__Records for processing__:
File: src/rtl/div_share_ctrl.sv
// Shared sequential restoring divider (DW-bit dividend / BW-bit divisor) fed by
// two requesters through a round-robin arbiter; one tagged response channel.
module div_share_ctrl #(
  parameter int DW = 4,
  parameter int BW = 2
) (
  input  logic          clk,
  input  logic          rst,
  input  logic          req0_valid,
  output logic          req0_ready,
  input  logic [DW-1:0] req0_a,
  input  logic [BW-1:0] req0_b,
  input  logic          req1_valid,
  output logic          req1_ready,
  input  logic [DW-1:0] req1_a,
  input  logic [BW-1:0] req1_b,
  output logic          rsp_valid,
  input  logic          rsp_ready,
  output logic          rsp_id,
  output logic [DW-1:0] rsp_quot,
  output logic [DW-1:0] rsp_rem,
  output logic          rsp_dz,
  output logic          busy
);

  localparam int WW = 2 * DW;
  localparam int CW = $clog2(DW) + 1;

  typedef enum logic [1:0] {IDLE, ITER, DONE} state_t;

  state_t        state_q, state_d;
  logic [WW-1:0] w_q, w_d;
  logic [WW-1:0] d_q, d_d;
  logic [CW-1:0] count_q, count_d;
  logic          id_q, id_d;
  logic          dz_q, dz_d;
  logic          last_id_q, last_id_d;

  logic          grant0, grant1;
  logic          accept0, accept1;
  logic [WW-1:0] w_shift;
  logic [WW-1:0] w_sub;

  // On a tie the requester that was not served last wins.
  assign grant0 = req0_valid & (~req1_valid | last_id_q);
  assign grant1 = req1_valid & (~req0_valid | ~last_id_q);

  // Ready is masked during reset so no request can slip in alongside it.
  assign req0_ready = (state_q == IDLE) & grant0 & ~rst;
  assign req1_ready = (state_q == IDLE) & grant1 & ~rst;
  assign accept0    = req0_valid & req0_ready;
  assign accept1    = req1_valid & req1_ready;

  assign w_shift = w_q << 1;
  assign w_sub   = w_shift - d_q + {{(WW-1){1'b0}}, 1'b1};

  always_comb begin
    state_d   = state_q;
    w_d       = w_q;
    d_d       = d_q;
    count_d   = count_q;
    id_d      = id_q;
    dz_d      = dz_q;
    last_id_d = last_id_q;
    case (state_q)
      IDLE: begin
        if (accept0 || accept1) begin
          if (accept0) begin
            w_d  = {{DW{1'b0}}, req0_a};
            d_d  = {{(WW-DW-BW){1'b0}}, req0_b, {DW{1'b0}}};
            id_d = 1'b0;
            dz_d = (req0_b == '0);
          end else begin
            w_d  = {{DW{1'b0}}, req1_a};
            d_d  = {{(WW-DW-BW){1'b0}}, req1_b, {DW{1'b0}}};
            id_d = 1'b1;
            dz_d = (req1_b == '0);
          end
          last_id_d = accept1;
          count_d   = '0;
          state_d   = ITER;
        end
      end
      ITER: begin
        // A zero divisor always passes the compare, which yields all-ones / a.
        w_d     = (w_shift >= d_q) ? w_sub : w_shift;
        count_d = count_q + 1'b1;
        if (count_q == CW'(DW - 1)) begin
          state_d = DONE;
        end
      end
      DONE: begin
        if (rsp_ready) begin
          state_d = IDLE;
        end
      end
      default: state_d = IDLE;
    endcase
  end

  always_ff @(posedge clk) begin
    if (rst) begin
      state_q   <= IDLE;
      w_q       <= '0;
      d_q       <= '0;
      count_q   <= '0;
      id_q      <= 1'b0;
      dz_q      <= 1'b0;
      last_id_q <= 1'b1;
    end else begin
      state_q   <= state_d;
      w_q       <= w_d;
      d_q       <= d_d;
      count_q   <= count_d;
      id_q      <= id_d;
      dz_q      <= dz_d;
      last_id_q <= last_id_d;
    end
  end

  assign rsp_valid = (state_q == DONE);
  assign busy      = (state_q != IDLE);
  assign rsp_quot  = w_q[DW-1:0];
  assign rsp_rem   = w_q[WW-1:DW];
  assign rsp_id    = id_q;
  assign rsp_dz    = dz_q;

endmodule

File: config.mk
export PLATFORM = sky130hd
export DESIGN_NAME = div_share_ctrl
export DESIGN_NICKNAME = d
export VERILOG_FILES = /design/src/rtl/div_share_ctrl.sv
export SDC_FILE = /design/constraint.sdc
export NUM_CORES = 1
export LEC_CHECK = 0
export CAP_MARGIN = 20
export CORE_ASPECT_RATIO = 1.2
export CORE_UTILIZATION = 48
export DETAILED_ROUTE_END_ITERATION = 8
export GPL_ROUTABILITY_DRIVEN = 0
export PLACE_DENSITY = 0.76
export SETUP_SLACK_MARGIN = 0.02
export SLEW_MARGIN = 10
export SYNTH_ARGS = -nofsm -noshare
export SYNTH_HDL_FRONTEND = slang
export SYNTH_SLANG_ARGS = --single-unit
File: constraint.sdc
create_clock -name clk -period 2.4 [get_ports clk]
set_input_delay 0.6 -clock clk [delete_from_list [all_inputs] [get_ports clk]]
set_output_delay 0.6 -clock clk [all_outputs]
set_load 0.05 [all_outputs]
After elaboration in Yosys (flattened, before gate mapping)

Index checks and enable logic that the tools add are counted.

Add/subtract/negate cells: 3
$lt $le $gt $ge: 1
Eq/ne operators: 6
Mux-type cells: 13
Bitwise gates (word level): 14
Reduce and logical (&&, ||, !) cells: 9

Operators with widths:

| cell                  | number |
|---|---|
| $mux W8               | 2 |
| $pmux W8 S2           | 1 |
| $add A8 B1 Y8 const B | 1 |
| $and A1 B1 Y1         | 8 |
| $ge A8 B8 Y1          | 1 |
| $sub A8 B8 Y8         | 1 |
| $logic_not A2 Y1      | 3 |
| $mux W2               | 3 |
| $mux W6               | 1 |
| $pmux W2 S3           | 1 |
| $pmux W3 S2           | 1 |
| $mux W4               | 1 |
| $ne A2 B1 Y1 const B  | 2 |
| $not A1 Y1            | 4 |
| $reduce_and A2 Y1     | 2 |
| $reduce_bool A2 Y1    | 2 |
| $add A3 B1 Y3 const B | 1 |
| $eq A3 B2 Y1 const B  | 1 |
| $mux W3               | 1 |
| $reduce_and A3 Y1     | 1 |
| $eq A2 B1 Y1 const B  | 1 |
| $eq A2 B2 Y1 const B  | 1 |
| $mux W1               | 2 |
| $ne A2 B2 Y1 const B  | 1 |
| other kinds (2)       | 3 |

Flip-flop bits (word level): 24
Bits of input ports: 17
Output and inout port bits: 14
Logic and storage cells: 53

Logic depth before layout (Yosys ltp)

Gate-level depths: netlist of the first run.

Depth after elaboration: 9
Mapped depth: 7
Gate-level depth less buffers: 7

Worst setup path before layout of the first run

OpenSTA, ideal clock, no wires.

Kind: reg2reg
From: register w_q[3]
To: register w_q[7]
Setup time: 0.135 ns
Data arrival time: 1.966 ns
Required time: 2.265 ns
Setup slack: 0.299 ns
Stages on the path, launching flop included: 7
Buffers on the path: 0
Clock period less this slack: 2.101 ns
Path through: dfxtp_1 -> inv_1 -> ha_1 -> ha_1 -> o311ai_0 -> mux2i_1 -> o31ai_1

Cells in the longest elaborated chain, start to end: 4
Elaborated cells between the ends (all ways): 5
Those cells by class: 2 x add/sub; 1 x order compare; 2 x mux

Ends and longest elaborated chain:

| item                     | line | source |
|---|---|---|
| start: declaration       | 32   | `logic [WW-1:0] w_q, w_d;` |
| start signal: assignment | 112  | `w_q <= w_d;` |
| $sub A8 B8 Y8            | 55   | `assign w_sub = w_shift - d_q + {{(WW-1){1'b0}}, 1'b1};` |
| $add A8 B1 Y8            | 55   |  |
| $mux W8 *                | 86   | `w_d = (w_shift >= d_q) ? w_sub : w_shift;` |
| $pmux W8 S2 *            | 65   | `case (state_q)` |

Mark *: on every way between the ends. The rest lies on a longest branch, timed or not.
A chain may end at the register's enable or synchronous reset.

Worst setup path in the final report of the first run

From: input port rst
To: output port req1_ready

Cells in the longest elaborated chain, start to end: 2

Ends and longest elaborated chain:

| item               | line | source |
|---|---|---|
| start: declaration | 8    | `input logic rst,` |
| $not A1 Y1         | 50   | `assign req1_ready = (state_q == IDLE) & grant1 & ~rst;` |
| $and A1 B1 Y1      | 50   |  |
| end: declaration   | 14   | `output logic req1_ready,` |

No other way between the ends.

==> results.json, run 1 <==
{
  "cts-root-buf": "clkbuf_4",
  "synth.distinct_cells": 35,
  "dp.cells": 208,
  "p_switching_w": 0.000429,
  "initial_core_util_pct": 51.6,
  "p_sw_share_pct": 41.5,
  "crit_chain": "clkdlybuf4s50_1 -> nor3_4 -> and3_1 -> buf_12",
  "drt_wl_total_mm": 2.93,
  "syn_to_final_growth_pct": 35.0,
  "cts_made_buffers": 3,
  "min_path_cells": 2,
  "grt_usage_pct": 25.4,
  "stdcell_count": 212,
  "netlist_area_um2": 1200,
  "rsz0062_at_grt": "no",
  "cp_slowest_cell": "clkdlybuf4s50_1",
  "crit_arrival_ns": 1.72,
  "path_depth": 4,
  "antenna_found_initial": 0,
  "clock_power_share_pct": 14.6,
  "io_pins": 31,
  "yosysWarnings": 0,
  "num_rows": 19,
  "viasPerCell": 5.66,
  "slew_violations": 0,
  "grt_pass1_wl_mm": 5.02,
  "slowest_delay_ns": 0.48,
  "cts_tree": "built",
  "chipWidth_um": 47.7,
  "ctsResizeCount": 0,
  "netlist_instances": 143,
  "final_cell_mix": "26 x clkdlybuf4s50_1, 20 x nor2_1, 18 x dfxtp_1, 13 x ha_1, 12 x inv_1",
  "cp_max_fo": 3,
  "p_int_w": 0.000604,
  "vias": 1199,
  "ys_seq_area_share_pct": 30.0,
  "first_iter_violations": 25,
  "leakage_nw": 0.673,
  "cts_buffer_depth": 2,
  "placed_cell_area_um2": 1590,
  "layout_commonest_cell": "clkdlybuf4s50_1",
  "hold_viol": 0,
  "powerDensity_nw_per_um2": 637,
  "dp_hpwl_mm": 2.39,
  "clock_latency_ns": 0.29,
  "fin_setup_tns_ns": 0,
  "worstPathRequired_ns": 1.80,
  "die-area_um2": 2710,
  "nets": 213,
  "die_h_um": 56.8,
  "drive_above_1_share_pct": 11.0,
  "status": "completed",
  "final-setup-viol-count": 0,
  "start_kind": "input port",
  "hp-class": "reg -> reg",
  "cts.sinks": 18,
  "path_clk_slew_ns": 0.10,
  "post-route-period-util_pct": 96.7,
  "seq_power_share_pct": 35.3,
  "drt_first_pass_iters": 4,
  "stdcell_area_um2": 1620,
  "critical_path_class": "in -> out",
  "fmax_ghz": 0.431,
  "wire_per_inst_um": 13.8,
  "path_buf_inv": 2,
  "syn_avg_cell_area_um2": 8.41,
  "synth-seq-cells": 18,
  "ir_drop_v": 0.000488,
  "ff2ff_path_depth": 6,
  "worst_pin_slew_ns": 0.517,
  "utilization_pct": 69.7,
  "drtAntennaViolNets": 0,
  "drc": 0,
  "pwr-share-comb_pct": 50.1,
  "timing.slew.headroom_pct": 65.2,
  "cap_violations": 0,
  "h-tree-depth": 1,
  "core-area_um2": 2330,
  "io_buffers": 30,
  "grt_pass1_vias": 1213,
  "grt-ovfl-total": 0,
  "cp-end-kind": "output port",
  "grt_max_degree": 17,
  "critical-path-top-delay-family": "buffers and inverters",
  "synth_nets": 173,
  "min_period_ns": 2.32,
  "fin_skew_ns": 0.00214,
  "num_antenna_cells": 0,
  "hold_buffers": 0
}
routing by layer:
layer  wire [um]  part of all wire (%)  track usage, %
met5           0                     0               0
met4          16                  0.55            7.94
met3         100                   3.4            4.82
met2        1590                    54            45.4
met1        1220                    42            28.3
cell usage after synthesis:
library cell | count | area (um2)
a211oi_1 | 2 | 15.0
a21oi_1 | 8 | 40.0
a222oi_1 | 1 | 10.0
a22oi_1 | 4 | 30.0
a311o_1 | 1 | 10.0
a311oi_2 | 2 | 30.0
a31o_2 | 1 | 8.76
a32oi_1 | 2 | 17.5
and3_1 | 3 | 18.8
buf_2 | 1 | 5.00
clkbuf_1 | 1 | 3.75
dfxtp_1 | 18 | 360
ha_1 | 13 | 163
inv_1 | 12 | 45.0
inv_2 | 1 | 3.75
mux2i_1 | 5 | 50.1
nand2_1 | 8 | 30.0
nand2b_1 | 6 | 37.5
nand3_1 | 2 | 10.0
nand3_4 | 1 | 17.5
nand3b_1 | 1 | 7.51
nand4_1 | 4 | 25.0
nor2_1 | 20 | 75.1
nor2b_1 | 2 | 12.5
nor3_4 | 1 | 16.3
nor4_1 | 1 | 6.26
o211ai_1 | 4 | 30.0
o21ai_0 | 5 | 25.0
o22ai_1 | 2 | 12.5
o311ai_0 | 1 | 8.76
o31a_1 | 1 | 8.76
o31ai_1 | 2 | 15.0
or3_1 | 3 | 18.8
xnor2_1 | 2 | 17.5
xor2_1 | 2 | 17.5
worst reg2reg max path: stages (launching register included):
cell and delay (ns):
dfxtp_1 0.44, inv_1 0.07, ha_1 0.34, ha_1 0.24, o311ai_0 0.50, mux2i_1 0.15
o31ai_1 0.24
power by group through the flow:
stage               clock [W]  sequential [W]  combinational [W]
floorplan                   0        0.000439           0.000282
global placement            0        0.000369           0.000497
detailed placement          0        0.000371           0.000512
CTS                  0.000156        0.000364           0.000517
global route         0.000166        0.000370           0.000568
finish               0.000151        0.000365           0.000518
through the flow:
stage               hold WS, ns  power (W)  setup slack [ns]
detailed placement        0.465   0.000883            0.0245
global placement          0.462   0.000866            0.0667
finish                    0.497    0.00103            0.0801
CTS                       0.493    0.00104            0.0237
floorplan                 0.454   0.000721             0.299
global route              0.517    0.00110            0.0268
path summary, 6_finish.rpt:
check	end	start	slack [ns]
hold / removal	w_q[7]	w_q[7]	0.50
setup / recovery	req1_ready	rst	0.08
hold reg to reg	w_q[7]	w_q[7]	0.50
setup reg to reg	w_q[7]	w_q[3]	0.34
final cells by class:
type / instances / area, um2
Multi-Input combinational cell: 110 / 785
Timing Repair Buffer: 37 / 368
Tap cell: 31 / 38.8
Clock buffer: 3 / 22.5
Inverter: 13 / 48.8
Sequential cell: 18 / 360
Fill cell: 207 / 707
repair_timing:
item                                    4_1_cts  5_1_grt
pin swaps                                     1        1
endpoints found under the setup margin        1        1
hold endpoints to repair                      0        0
buffers inserted                              1        0
cloned                                        0        0
cell families after synthesis:
group	after synthesis	synth area share [%]
and+or+nand+nor	52	22.9
xor gates and xnor gates	4	2.91
buffers and inverters	15	4.79
adders and majority gates	13	13.5
muxes	5	4.16
AOI/OAI and AO/OA	36	21.7
DFF	18	30.0
state kept, by name (all words and copies together), names as in the netlist:
name       cells
rsp_dz         1
state_q        2
rsp_id         1
w_q            8
last_id_q      1
d_q            2
count_q        3
No activity file was read; power rests on OpenSTA's default activity.
==> inputs of run 2 (changes only) <==
clock period = 2.3 ns   (was 2.4 ns; I/O delays follow)
==> results.json, run 2 (synthesis results as in run 1) <==
{
  "antenna_found_initial": 0,
  "core-area_um2": 2330,
  "utilization_pct": 71.4,
  "cts_buffer_depth": 2,
  "pre_cts_slack_ns": -0.00106,
  "cp_max_fo": 8,
  "status": "completed",
  "regMostFlops": "w_q",
  "grt_pass1_wl_mm": 4.72,
  "final_cell_mix": "26 x clkdlybuf4s50_1, 20 x nor2_1, 18 x dfxtp_1, 13 x ha_1",
  "leakage_nw": 0.694,
  "initial_core_util_pct": 51.6,
  "num_antenna_cells": 0,
  "worst_pin_slew_ns": 0.568,
  "die-area_um2": 2710,
  "cp_slowest_cell": "clkdlybuf4s50_1",
  "hold_viol": 0,
  "wire_per_inst_um": 13.5,
  "drt_first_pass_iters": 4,
  "start_kind": "register",
  "ir_drop_v": 0.000435,
  "slew_violations": 0,
  "num_rows": 19,
  "path_buf_inv": 1,
  "final-setup-viol-count": 0,
  "drc": 0,
  "crit_chain": "clkdlybuf4s50_1",
  "cts-root-buf": "clkbuf_4",
  "viasPerCell": 5.62,
  "drtAntennaViolNets": 0,
  "clock_latency_ns": 0.31,
  "slowest_delay_ns": 0.86,
  "power_w": 0.00113,
  "grt_pass1_vias": 1137,
  "rsz0062_at_grt": "no",
  "io_buffers": 30,
  "post-route-period-util_pct": 97.1,
  "critical_path_class": "reg -> out",
  "cts_tree": "built",
  "worstPathRequired_ns": 1.73,
  "fin_setup_tns_ns": 0,
  "chipWidth_um": 47.7,
  "vias": 1213,
  "grt_usage_pct": 24.0,
  "crit_arrival_ns": 1.66,
  "die_h_um": 56.8,
  "path_clk_slew_ns": 0.10,
  "powerDensity_nw_per_um2": 681,
  "grt-ovfl-total": 0,
  "cap_violations": 0,
  "finalWorstSetupSlack_ns": 0.0658,
  "grt_max_degree": 17,
  "critical-path-top-delay-family": "buffers and inverters",
  "reg_top3": "w_q x8, count_q x3",
  "first_iter_violations": 18,
  "dp_hpwl_mm": 2.28,
  "min_period_ns": 2.23,
  "h-tree-depth": 1,
  "cts_made_buffers": 3,
  "fmax_ghz": 0.448,
  "syn_to_final_growth_pct": 38.4,
  "largest_reg_flops": 8,
  "drt_wl_total_mm": 2.91,
  "nets": 216,
  "timing.slew.headroom_pct": 61.8,
  "io_pins": 31,
  "cts.sinks": 18,
  "hp-class": "reg -> reg",
  "fin_skew_ns": 0.00581,
  "cp-end-kind": "output port",
  "drive_above_1_share_pct": 13.5,
  "layout_commonest_cell": "clkdlybuf4s50_1"
}
## run 2: cell count changes in the layout (fill, tap and decap cells not counted), sizes merged
cell / before / now
clkbuf: 3 / 4
buf: 11 / 14
## run 2: where the power goes
part | leakage [nW] | switching, W | internal (W)
combinational | 0.525 | 0.000316 | 0.000233
clock | 0.0210 | 0.000108 | 0.0000967
sequential | 0.148 | 0.0000364 | 0.000343
## run 2: cell type report
cell class              instances  area (um2)
clock buffers                   4        36.3
inverters                      13        48.8
flip-flops and latches         18         360
repair buffers                 40         390
multi-input cells             110         790
fillers                       206         666
well taps                      31        38.8
## run 2: through the flow
step / cell area, um2 / cells / hold slack, ns
CTS: 1660 / 215 / 0.494
global placement: 1600 / 209 / 0.468
floorplan: 1200 / 143 / 0.454
finish: 1660 / 216 / 0.493
detailed placement: 1600 / 209 / 0.463
global route: 1660 / 216 / 0.536
## run 2: repair_timing
action                     in CTS  in global routing
setup buffers                   2                  1
resized for setup               1                  0
setup endpoints to repair       1                  2
hold buffers                    0                  0
pin swaps                       1                  1
## run 2: worst paths after layout
kind | from | end | slack [ns] | cells past startpoint
worst max-delay path | w_q[1] | rsp_quot[1] | 0.07 | 1
worst max register to register | w_q[3] | w_q[6] | 0.28 | 6
worst min register to register | w_q[7] | w_q[7] | 0.49 | 2
worst min-delay path | w_q[7] | w_q[7] | 0.49 | 2
## run 2: layer usage
metal | track usage, % | up-vias | wire length (um)
li1 | - | 604 | -
met1 | 29.5 | 570 | 1200
met2 | 40.3 | 34 | 1540
met3 | 3.86 | 5 | 132
met4 | 8.33 | 0 | 38
met5 | 0 | - | 0
## run 2: tightest hold or removal path: stages, from the launching register on
cell	delay, ns
dfxtp_1	0.35
a32oi_1	0.06
o31ai_1	0.06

__Required action__:
Everything from the first line of the data through the line containing "if (accept0 || accept1) begin" should be echoed exactly. Add nothing.

__Output for this task__:
File: src/rtl/div_share_ctrl.sv
// Shared sequential restoring divider (DW-bit dividend / BW-bit divisor) fed by
// two requesters through a round-robin arbiter; one tagged response channel.
module div_share_ctrl #(
  parameter int DW = 4,
  parameter int BW = 2
) (
  input  logic          clk,
  input  logic          rst,
  input  logic          req0_valid,
  output logic          req0_ready,
  input  logic [DW-1:0] req0_a,
  input  logic [BW-1:0] req0_b,
  input  logic          req1_valid,
  output logic          req1_ready,
  input  logic [DW-1:0] req1_a,
  input  logic [BW-1:0] req1_b,
  output logic          rsp_valid,
  input  logic          rsp_ready,
  output logic          rsp_id,
  output logic [DW-1:0] rsp_quot,
  output logic [DW-1:0] rsp_rem,
  output logic          rsp_dz,
  output logic          busy
);

  localparam int WW = 2 * DW;
  localparam int CW = $clog2(DW) + 1;

  typedef enum logic [1:0] {IDLE, ITER, DONE} state_t;

  state_t        state_q, state_d;
  logic [WW-1:0] w_q, w_d;
  logic [WW-1:0] d_q, d_d;
  logic [CW-1:0] count_q, count_d;
  logic          id_q, id_d;
  logic          dz_q, dz_d;
  logic          last_id_q, last_id_d;

  logic          grant0, grant1;
  logic          accept0, accept1;
  logic [WW-1:0] w_shift;
  logic [WW-1:0] w_sub;

  // On a tie the requester that was not served last wins.
  assign grant0 = req0_valid & (~req1_valid | last_id_q);
  assign grant1 = req1_valid & (~req0_valid | ~last_id_q);

  // Ready is masked during reset so no request can slip in alongside it.
  assign req0_ready = (state_q == IDLE) & grant0 & ~rst;
  assign req1_ready = (state_q == IDLE) & grant1 & ~rst;
  assign accept0    = req0_valid & req0_ready;
  assign accept1    = req1_valid & req1_ready;

  assign w_shift = w_q << 1;
  assign w_sub   = w_shift - d_q + {{(WW-1){1'b0}}, 1'b1};

  always_comb begin
    state_d   = state_q;
    w_d       = w_q;
    d_d       = d_q;
    count_d   = count_q;
    id_d      = id_q;
    dz_d      = dz_q;
    last_id_d = last_id_q;
    case (state_q)
      IDLE: begin
        if (accept0 || accept1) begin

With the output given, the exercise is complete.